— Activity —
From the first line to the last, give the records again exactly.
Listed entries Start Marker
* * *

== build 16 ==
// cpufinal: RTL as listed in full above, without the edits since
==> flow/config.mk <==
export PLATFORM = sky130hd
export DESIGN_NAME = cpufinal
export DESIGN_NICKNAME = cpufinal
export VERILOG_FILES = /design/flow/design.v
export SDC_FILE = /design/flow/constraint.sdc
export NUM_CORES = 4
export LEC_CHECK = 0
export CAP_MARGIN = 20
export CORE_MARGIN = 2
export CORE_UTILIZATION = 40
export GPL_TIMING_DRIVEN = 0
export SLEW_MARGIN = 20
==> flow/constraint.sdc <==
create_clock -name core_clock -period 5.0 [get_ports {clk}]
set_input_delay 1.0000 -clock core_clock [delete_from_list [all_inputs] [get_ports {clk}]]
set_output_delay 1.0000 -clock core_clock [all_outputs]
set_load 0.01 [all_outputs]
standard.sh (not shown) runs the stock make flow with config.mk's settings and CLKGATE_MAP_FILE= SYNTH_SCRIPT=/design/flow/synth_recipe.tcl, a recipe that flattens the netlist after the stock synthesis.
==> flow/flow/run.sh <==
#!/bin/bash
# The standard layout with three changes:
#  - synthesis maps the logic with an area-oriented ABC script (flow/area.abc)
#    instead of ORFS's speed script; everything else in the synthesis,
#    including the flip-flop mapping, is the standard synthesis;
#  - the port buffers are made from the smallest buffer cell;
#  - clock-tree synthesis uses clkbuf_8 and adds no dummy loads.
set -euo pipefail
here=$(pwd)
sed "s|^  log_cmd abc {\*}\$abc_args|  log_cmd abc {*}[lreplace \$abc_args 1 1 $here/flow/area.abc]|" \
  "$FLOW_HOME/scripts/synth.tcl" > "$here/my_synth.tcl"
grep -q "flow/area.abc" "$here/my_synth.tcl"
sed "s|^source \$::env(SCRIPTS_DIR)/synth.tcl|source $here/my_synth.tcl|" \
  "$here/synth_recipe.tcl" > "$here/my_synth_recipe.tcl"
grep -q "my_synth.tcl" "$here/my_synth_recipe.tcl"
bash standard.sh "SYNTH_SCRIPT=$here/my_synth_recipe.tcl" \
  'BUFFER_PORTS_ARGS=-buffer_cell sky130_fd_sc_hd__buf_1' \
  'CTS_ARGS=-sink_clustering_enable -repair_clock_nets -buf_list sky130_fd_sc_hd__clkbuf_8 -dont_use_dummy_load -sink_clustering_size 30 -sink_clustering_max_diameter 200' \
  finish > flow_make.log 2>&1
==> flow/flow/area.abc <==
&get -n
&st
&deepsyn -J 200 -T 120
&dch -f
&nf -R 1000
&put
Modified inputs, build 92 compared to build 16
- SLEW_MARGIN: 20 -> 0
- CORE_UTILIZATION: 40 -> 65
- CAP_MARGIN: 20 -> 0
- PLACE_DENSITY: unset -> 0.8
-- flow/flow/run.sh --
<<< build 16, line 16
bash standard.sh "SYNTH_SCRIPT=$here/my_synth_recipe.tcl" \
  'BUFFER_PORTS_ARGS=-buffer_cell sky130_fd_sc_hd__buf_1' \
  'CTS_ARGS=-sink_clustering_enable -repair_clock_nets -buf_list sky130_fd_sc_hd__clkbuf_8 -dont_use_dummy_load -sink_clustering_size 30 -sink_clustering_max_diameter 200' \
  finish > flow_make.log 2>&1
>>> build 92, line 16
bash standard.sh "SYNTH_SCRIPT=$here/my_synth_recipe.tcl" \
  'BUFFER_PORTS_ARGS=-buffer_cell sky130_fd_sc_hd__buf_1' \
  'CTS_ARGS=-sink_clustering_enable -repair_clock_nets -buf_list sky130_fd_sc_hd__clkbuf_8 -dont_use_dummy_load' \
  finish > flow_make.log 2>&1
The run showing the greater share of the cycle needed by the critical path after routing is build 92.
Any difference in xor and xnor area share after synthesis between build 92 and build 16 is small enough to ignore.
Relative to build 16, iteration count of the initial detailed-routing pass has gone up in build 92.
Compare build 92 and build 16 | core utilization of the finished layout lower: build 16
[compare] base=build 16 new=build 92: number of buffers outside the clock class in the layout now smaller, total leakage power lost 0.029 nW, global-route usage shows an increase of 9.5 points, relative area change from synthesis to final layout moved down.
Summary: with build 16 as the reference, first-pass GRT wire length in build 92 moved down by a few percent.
Listed entries End Marker
— Output below —
* * *

== build 16 ==
// cpufinal: RTL as listed in full above, without the edits since
==> flow/config.mk <==
export PLATFORM = sky130hd
export DESIGN_NAME = cpufinal
export DESIGN_NICKNAME = cpufinal
export VERILOG_FILES = /design/flow/design.v
export SDC_FILE = /design/flow/constraint.sdc
export NUM_CORES = 4
export LEC_CHECK = 0
export CAP_MARGIN = 20
export CORE_MARGIN = 2
export CORE_UTILIZATION = 40
export GPL_TIMING_DRIVEN = 0
export SLEW_MARGIN = 20
==> flow/constraint.sdc <==
create_clock -name core_clock -period 5.0 [get_ports {clk}]
set_input_delay 1.0000 -clock core_clock [delete_from_list [all_inputs] [get_ports {clk}]]
set_output_delay 1.0000 -clock core_clock [all_outputs]
set_load 0.01 [all_outputs]
standard.sh (not shown) runs the stock make flow with config.mk's settings and CLKGATE_MAP_FILE= SYNTH_SCRIPT=/design/flow/synth_recipe.tcl, a recipe that flattens the netlist after the stock synthesis.
==> flow/flow/run.sh <==
#!/bin/bash
# The standard layout with three changes:
#  - synthesis maps the logic with an area-oriented ABC script (flow/area.abc)
#    instead of ORFS's speed script; everything else in the synthesis,
#    including the flip-flop mapping, is the standard synthesis;
#  - the port buffers are made from the smallest buffer cell;
#  - clock-tree synthesis uses clkbuf_8 and adds no dummy loads.
set -euo pipefail
here=$(pwd)
sed "s|^  log_cmd abc {\*}\$abc_args|  log_cmd abc {*}[lreplace \$abc_args 1 1 $here/flow/area.abc]|" \
  "$FLOW_HOME/scripts/synth.tcl" > "$here/my_synth.tcl"
grep -q "flow/area.abc" "$here/my_synth.tcl"
sed "s|^source \$::env(SCRIPTS_DIR)/synth.tcl|source $here/my_synth.tcl|" \
  "$here/synth_recipe.tcl" > "$here/my_synth_recipe.tcl"
grep -q "my_synth.tcl" "$here/my_synth_recipe.tcl"
bash standard.sh "SYNTH_SCRIPT=$here/my_synth_recipe.tcl" \
  'BUFFER_PORTS_ARGS=-buffer_cell sky130_fd_sc_hd__buf_1' \
  'CTS_ARGS=-sink_clustering_enable -repair_clock_nets -buf_list sky130_fd_sc_hd__clkbuf_8 -dont_use_dummy_load -sink_clustering_size 30 -sink_clustering_max_diameter 200' \
  finish > flow_make.log 2>&1
==> flow/flow/area.abc <==
&get -n
&st
&deepsyn -J 200 -T 120
&dch -f
&nf -R 1000
&put
Modified inputs, build 92 compared to build 16
- SLEW_MARGIN: 20 -> 0
- CORE_UTILIZATION: 40 -> 65
- CAP_MARGIN: 20 -> 0
- PLACE_DENSITY: unset -> 0.8
-- flow/flow/run.sh --
<<< build 16, line 16
bash standard.sh "SYNTH_SCRIPT=$here/my_synth_recipe.tcl" \
  'BUFFER_PORTS_ARGS=-buffer_cell sky130_fd_sc_hd__buf_1' \
  'CTS_ARGS=-sink_clustering_enable -repair_clock_nets -buf_list sky130_fd_sc_hd__clkbuf_8 -dont_use_dummy_load -sink_clustering_size 30 -sink_clustering_max_diameter 200' \
  finish > flow_make.log 2>&1
>>> build 92, line 16
bash standard.sh "SYNTH_SCRIPT=$here/my_synth_recipe.tcl" \
  'BUFFER_PORTS_ARGS=-buffer_cell sky130_fd_sc_hd__buf_1' \
  'CTS_ARGS=-sink_clustering_enable -repair_clock_nets -buf_list sky130_fd_sc_hd__clkbuf_8 -dont_use_dummy_load' \
  finish > flow_make.log 2>&1
The run showing the greater share of the cycle needed by the critical path after routing is build 92.
Any difference in xor and xnor area share after synthesis between build 92 and build 16 is small enough to ignore.
Relative to build 16, iteration count of the initial detailed-routing pass has gone up in build 92.
Compare build 92 and build 16 | core utilization of the finished layout lower: build 16
[compare] base=build 16 new=build 92: number of buffers outside the clock class in the layout now smaller, total leakage power lost 0.029 nW, global-route usage shows an increase of 9.5 points, relative area change from synthesis to final layout moved down.
Summary: with build 16 as the reference, first-pass GRT wire length in build 92 moved down by a few percent.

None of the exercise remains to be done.